EXERCISE DESCRIPTION -
Your answer should be the lines below from the one with "dict set report synth_via" to the one with "occ <= occ_next;", both included, given again exactly and with nothing added.

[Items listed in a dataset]
####################

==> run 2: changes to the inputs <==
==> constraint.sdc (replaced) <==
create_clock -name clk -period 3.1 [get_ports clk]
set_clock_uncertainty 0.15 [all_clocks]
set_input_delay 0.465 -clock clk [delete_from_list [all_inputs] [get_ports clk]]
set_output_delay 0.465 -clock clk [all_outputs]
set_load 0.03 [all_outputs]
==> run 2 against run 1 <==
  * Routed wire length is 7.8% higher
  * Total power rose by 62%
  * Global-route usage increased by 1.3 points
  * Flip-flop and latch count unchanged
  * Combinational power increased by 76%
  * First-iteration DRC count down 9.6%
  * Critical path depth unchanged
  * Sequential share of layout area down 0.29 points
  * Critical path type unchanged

####################

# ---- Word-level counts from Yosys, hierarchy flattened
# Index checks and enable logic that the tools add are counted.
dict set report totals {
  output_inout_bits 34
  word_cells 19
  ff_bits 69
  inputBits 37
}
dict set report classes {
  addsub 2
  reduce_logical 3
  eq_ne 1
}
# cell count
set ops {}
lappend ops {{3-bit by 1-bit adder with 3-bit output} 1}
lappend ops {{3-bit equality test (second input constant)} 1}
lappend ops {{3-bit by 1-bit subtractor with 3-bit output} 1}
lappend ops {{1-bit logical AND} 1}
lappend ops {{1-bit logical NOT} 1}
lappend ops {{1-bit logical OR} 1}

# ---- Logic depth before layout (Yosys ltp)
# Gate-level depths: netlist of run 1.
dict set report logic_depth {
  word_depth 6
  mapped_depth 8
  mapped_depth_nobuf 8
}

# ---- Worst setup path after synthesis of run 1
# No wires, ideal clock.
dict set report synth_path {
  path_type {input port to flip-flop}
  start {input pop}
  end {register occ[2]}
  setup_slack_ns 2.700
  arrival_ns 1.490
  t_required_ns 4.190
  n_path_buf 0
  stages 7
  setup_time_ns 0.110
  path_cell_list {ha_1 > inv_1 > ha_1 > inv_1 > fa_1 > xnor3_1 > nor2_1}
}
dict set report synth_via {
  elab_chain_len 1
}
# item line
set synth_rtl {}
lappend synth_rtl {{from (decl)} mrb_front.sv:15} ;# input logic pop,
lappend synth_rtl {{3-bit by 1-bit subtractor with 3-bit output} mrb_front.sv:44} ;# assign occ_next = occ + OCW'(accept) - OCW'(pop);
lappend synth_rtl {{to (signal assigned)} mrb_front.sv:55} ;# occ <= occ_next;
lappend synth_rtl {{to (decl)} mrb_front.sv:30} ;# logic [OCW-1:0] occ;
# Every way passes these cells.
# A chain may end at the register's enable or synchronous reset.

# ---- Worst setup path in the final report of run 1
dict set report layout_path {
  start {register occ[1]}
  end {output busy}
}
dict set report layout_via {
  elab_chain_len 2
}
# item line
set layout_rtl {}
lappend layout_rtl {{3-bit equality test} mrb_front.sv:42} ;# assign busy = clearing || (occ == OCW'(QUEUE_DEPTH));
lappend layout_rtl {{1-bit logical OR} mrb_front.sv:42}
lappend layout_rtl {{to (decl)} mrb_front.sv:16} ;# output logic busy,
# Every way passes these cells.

####################

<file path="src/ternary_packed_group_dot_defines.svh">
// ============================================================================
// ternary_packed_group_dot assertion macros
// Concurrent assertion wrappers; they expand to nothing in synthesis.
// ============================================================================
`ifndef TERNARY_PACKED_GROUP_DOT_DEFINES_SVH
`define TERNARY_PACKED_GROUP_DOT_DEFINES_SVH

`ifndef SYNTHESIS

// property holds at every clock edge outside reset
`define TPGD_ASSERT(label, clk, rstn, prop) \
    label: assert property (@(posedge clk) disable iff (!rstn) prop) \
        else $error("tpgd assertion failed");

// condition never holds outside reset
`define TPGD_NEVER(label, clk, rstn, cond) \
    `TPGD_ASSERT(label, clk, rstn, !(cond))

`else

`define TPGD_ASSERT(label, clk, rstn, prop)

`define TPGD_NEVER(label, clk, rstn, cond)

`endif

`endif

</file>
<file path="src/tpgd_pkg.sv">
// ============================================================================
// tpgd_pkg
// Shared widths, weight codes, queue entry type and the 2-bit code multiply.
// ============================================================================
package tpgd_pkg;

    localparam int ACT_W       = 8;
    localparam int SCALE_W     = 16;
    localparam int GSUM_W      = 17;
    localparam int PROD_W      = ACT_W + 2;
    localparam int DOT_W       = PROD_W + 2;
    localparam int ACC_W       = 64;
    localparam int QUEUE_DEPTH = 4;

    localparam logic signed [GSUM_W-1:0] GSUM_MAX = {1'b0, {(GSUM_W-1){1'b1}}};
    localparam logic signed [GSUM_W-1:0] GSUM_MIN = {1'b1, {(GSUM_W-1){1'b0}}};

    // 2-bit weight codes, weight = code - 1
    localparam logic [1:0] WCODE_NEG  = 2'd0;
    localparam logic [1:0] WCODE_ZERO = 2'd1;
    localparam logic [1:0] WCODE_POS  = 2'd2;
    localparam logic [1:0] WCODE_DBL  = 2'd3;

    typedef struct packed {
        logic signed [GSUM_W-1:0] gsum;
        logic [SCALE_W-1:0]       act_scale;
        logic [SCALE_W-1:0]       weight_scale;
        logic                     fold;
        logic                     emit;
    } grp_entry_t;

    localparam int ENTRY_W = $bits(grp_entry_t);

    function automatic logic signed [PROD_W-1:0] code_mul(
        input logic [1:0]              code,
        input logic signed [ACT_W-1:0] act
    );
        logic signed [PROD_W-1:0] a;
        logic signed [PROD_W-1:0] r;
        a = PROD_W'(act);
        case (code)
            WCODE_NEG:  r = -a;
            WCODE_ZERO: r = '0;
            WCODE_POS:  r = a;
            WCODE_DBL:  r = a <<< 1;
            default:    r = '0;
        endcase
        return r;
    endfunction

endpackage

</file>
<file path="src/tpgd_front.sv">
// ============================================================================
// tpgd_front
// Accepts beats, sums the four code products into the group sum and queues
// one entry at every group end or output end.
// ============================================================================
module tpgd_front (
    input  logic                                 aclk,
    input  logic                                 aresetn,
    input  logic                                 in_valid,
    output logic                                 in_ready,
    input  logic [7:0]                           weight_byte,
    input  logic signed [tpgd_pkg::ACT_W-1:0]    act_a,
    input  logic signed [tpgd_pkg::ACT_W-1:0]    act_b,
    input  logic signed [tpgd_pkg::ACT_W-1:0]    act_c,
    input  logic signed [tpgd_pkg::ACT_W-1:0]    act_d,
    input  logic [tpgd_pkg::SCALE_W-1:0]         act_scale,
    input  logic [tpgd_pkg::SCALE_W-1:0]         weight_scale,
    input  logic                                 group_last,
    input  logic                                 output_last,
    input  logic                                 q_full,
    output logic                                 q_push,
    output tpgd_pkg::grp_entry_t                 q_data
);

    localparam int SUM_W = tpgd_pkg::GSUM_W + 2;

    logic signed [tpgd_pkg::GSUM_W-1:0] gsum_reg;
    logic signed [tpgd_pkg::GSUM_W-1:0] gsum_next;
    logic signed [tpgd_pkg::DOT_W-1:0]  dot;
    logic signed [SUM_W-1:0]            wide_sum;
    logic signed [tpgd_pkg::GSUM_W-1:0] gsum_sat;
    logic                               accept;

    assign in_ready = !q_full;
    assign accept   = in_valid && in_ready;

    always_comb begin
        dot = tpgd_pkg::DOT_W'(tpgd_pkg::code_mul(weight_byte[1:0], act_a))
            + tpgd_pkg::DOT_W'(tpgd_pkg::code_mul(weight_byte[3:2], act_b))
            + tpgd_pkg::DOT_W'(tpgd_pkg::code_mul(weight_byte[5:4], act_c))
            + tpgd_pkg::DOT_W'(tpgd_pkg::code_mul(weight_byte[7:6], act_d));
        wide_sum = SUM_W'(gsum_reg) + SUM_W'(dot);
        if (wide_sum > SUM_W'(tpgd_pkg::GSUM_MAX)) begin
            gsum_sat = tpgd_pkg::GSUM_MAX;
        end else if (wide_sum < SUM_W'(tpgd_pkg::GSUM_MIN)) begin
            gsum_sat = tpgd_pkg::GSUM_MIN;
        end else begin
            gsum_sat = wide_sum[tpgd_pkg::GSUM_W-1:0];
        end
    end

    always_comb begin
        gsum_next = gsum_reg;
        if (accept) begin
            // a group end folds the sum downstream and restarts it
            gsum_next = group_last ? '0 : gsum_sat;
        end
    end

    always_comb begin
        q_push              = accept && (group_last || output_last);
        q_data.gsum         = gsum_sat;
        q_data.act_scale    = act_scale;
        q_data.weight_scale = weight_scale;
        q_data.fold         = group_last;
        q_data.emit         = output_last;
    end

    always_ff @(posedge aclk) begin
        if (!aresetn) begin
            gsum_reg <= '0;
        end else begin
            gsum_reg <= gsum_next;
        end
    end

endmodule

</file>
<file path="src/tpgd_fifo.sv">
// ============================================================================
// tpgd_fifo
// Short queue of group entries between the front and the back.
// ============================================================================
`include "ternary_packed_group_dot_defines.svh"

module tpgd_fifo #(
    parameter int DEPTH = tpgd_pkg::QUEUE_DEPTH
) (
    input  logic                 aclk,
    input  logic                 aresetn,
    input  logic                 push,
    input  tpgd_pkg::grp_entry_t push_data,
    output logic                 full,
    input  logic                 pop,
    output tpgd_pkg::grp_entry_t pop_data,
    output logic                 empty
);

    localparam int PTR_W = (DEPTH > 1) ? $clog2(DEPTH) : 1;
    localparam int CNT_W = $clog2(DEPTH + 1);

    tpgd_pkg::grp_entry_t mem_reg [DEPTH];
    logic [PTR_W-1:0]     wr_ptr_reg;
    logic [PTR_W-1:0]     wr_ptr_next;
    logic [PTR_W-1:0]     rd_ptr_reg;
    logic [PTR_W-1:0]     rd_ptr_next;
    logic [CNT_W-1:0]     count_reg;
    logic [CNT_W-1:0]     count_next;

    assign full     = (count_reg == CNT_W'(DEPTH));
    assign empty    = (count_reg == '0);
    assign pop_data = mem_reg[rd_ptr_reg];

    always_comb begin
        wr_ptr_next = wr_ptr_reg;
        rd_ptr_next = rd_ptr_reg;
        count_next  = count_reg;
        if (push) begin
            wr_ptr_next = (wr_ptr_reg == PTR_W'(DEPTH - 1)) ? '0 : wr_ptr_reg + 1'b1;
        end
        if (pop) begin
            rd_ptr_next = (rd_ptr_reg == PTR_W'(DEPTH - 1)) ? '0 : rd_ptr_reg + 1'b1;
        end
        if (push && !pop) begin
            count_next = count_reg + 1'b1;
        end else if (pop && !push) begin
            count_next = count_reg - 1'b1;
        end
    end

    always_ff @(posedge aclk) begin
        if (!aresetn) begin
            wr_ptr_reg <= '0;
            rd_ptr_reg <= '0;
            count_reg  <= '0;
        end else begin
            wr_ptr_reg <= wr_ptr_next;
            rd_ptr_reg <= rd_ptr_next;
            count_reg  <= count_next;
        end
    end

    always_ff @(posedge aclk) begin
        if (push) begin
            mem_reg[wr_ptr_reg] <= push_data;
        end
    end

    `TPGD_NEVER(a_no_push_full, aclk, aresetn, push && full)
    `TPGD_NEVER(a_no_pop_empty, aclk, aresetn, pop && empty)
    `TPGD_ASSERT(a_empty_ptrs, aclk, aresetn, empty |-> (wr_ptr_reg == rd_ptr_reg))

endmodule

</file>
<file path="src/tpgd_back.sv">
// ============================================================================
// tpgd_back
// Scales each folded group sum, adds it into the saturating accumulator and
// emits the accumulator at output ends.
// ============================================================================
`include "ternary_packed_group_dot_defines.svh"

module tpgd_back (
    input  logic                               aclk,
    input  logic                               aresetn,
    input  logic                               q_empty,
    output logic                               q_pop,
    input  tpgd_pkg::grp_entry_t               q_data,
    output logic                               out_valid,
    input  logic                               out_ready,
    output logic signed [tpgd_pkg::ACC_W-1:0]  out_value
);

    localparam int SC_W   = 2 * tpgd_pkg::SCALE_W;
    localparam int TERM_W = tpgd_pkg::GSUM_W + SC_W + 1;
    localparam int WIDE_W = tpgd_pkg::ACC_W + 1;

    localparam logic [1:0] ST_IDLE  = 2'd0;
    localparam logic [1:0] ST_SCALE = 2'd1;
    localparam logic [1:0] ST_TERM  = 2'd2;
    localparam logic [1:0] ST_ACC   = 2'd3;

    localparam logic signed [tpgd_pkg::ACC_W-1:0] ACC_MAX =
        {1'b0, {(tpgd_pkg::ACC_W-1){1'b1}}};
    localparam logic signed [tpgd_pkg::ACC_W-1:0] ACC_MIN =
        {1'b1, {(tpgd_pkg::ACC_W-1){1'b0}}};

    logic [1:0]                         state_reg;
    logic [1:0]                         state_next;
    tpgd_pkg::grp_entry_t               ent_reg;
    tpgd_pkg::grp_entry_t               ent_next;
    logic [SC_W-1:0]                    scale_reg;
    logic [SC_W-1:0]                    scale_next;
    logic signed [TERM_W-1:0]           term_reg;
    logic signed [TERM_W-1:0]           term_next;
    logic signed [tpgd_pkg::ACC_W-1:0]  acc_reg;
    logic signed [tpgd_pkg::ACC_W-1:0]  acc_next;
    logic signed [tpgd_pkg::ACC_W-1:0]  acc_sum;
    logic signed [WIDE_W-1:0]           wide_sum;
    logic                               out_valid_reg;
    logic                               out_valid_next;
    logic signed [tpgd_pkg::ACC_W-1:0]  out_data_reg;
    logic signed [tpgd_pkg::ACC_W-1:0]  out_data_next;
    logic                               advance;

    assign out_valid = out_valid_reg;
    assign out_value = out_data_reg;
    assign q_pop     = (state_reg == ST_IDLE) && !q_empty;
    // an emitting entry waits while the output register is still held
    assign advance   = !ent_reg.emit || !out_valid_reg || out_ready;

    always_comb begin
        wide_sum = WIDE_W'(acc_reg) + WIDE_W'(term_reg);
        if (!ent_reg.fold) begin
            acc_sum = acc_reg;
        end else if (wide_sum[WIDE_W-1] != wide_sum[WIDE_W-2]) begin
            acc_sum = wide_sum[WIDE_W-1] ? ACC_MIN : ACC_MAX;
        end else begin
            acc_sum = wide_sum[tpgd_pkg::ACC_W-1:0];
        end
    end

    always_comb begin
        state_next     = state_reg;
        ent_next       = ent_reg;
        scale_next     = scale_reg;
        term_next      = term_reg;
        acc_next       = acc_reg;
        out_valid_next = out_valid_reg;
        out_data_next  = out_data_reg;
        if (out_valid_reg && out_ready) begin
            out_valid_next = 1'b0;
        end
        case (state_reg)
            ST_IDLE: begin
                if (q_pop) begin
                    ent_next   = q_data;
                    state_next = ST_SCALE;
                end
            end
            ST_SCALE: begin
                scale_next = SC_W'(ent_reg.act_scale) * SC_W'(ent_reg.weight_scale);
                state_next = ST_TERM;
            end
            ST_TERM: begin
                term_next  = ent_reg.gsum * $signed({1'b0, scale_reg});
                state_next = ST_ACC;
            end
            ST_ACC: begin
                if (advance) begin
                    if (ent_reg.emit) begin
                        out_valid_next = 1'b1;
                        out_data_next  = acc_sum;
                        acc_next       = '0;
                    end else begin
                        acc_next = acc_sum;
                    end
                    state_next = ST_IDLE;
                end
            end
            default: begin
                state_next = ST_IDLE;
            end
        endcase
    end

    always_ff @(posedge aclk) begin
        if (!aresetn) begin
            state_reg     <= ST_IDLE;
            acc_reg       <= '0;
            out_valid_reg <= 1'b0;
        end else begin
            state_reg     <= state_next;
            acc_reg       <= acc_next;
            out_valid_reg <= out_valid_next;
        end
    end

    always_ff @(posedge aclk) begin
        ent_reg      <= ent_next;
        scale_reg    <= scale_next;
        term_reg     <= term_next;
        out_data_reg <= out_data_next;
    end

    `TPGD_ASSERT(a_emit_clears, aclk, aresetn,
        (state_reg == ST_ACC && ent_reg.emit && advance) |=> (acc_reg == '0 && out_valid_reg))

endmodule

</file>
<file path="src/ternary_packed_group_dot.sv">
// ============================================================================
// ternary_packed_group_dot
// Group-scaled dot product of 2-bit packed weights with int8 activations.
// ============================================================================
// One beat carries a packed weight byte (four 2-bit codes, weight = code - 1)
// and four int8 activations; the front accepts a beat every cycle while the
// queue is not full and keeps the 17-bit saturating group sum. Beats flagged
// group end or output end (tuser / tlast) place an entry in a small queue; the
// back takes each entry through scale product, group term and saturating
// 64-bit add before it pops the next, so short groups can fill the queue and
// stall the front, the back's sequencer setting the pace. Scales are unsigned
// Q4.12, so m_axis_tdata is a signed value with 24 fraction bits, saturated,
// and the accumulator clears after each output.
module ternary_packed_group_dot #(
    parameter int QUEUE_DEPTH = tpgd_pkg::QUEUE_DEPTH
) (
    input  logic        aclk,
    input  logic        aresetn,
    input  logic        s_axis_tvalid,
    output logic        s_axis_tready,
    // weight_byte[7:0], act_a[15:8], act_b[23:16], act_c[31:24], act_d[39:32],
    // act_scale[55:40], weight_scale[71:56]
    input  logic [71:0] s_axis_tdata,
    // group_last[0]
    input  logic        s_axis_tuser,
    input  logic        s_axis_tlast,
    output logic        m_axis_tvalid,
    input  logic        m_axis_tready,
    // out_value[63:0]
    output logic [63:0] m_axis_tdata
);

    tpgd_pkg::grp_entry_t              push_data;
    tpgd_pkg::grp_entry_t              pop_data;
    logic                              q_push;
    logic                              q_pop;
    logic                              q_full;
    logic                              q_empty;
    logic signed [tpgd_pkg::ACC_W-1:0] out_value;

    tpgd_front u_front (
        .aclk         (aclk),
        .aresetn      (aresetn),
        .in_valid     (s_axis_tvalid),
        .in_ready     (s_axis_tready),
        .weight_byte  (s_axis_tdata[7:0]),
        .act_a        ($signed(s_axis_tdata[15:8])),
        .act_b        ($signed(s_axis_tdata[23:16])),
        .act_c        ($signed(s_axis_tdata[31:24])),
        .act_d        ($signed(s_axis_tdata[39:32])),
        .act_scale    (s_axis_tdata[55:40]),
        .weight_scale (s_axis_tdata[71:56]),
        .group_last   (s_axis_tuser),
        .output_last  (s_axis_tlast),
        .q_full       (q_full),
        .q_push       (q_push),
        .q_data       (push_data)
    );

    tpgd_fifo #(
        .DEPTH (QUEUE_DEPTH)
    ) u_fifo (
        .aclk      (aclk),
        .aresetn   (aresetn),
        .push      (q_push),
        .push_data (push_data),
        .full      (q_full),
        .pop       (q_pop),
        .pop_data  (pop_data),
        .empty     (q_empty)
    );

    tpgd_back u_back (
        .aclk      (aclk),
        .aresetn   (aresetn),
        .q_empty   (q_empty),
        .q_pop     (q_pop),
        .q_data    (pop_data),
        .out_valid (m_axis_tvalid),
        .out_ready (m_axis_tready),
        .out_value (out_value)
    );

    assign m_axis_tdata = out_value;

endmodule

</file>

####################

ANSWER BOX -
dict set report synth_via {
  elab_chain_len 1
}
# item line
set synth_rtl {}
lappend synth_rtl {{from (decl)} mrb_front.sv:15} ;# input logic pop,
lappend synth_rtl {{3-bit by 1-bit subtractor with 3-bit output} mrb_front.sv:44} ;# assign occ_next = occ + OCW'(accept) - OCW'(pop);
lappend synth_rtl {{to (signal assigned)} mrb_front.sv:55} ;# occ <= occ_next;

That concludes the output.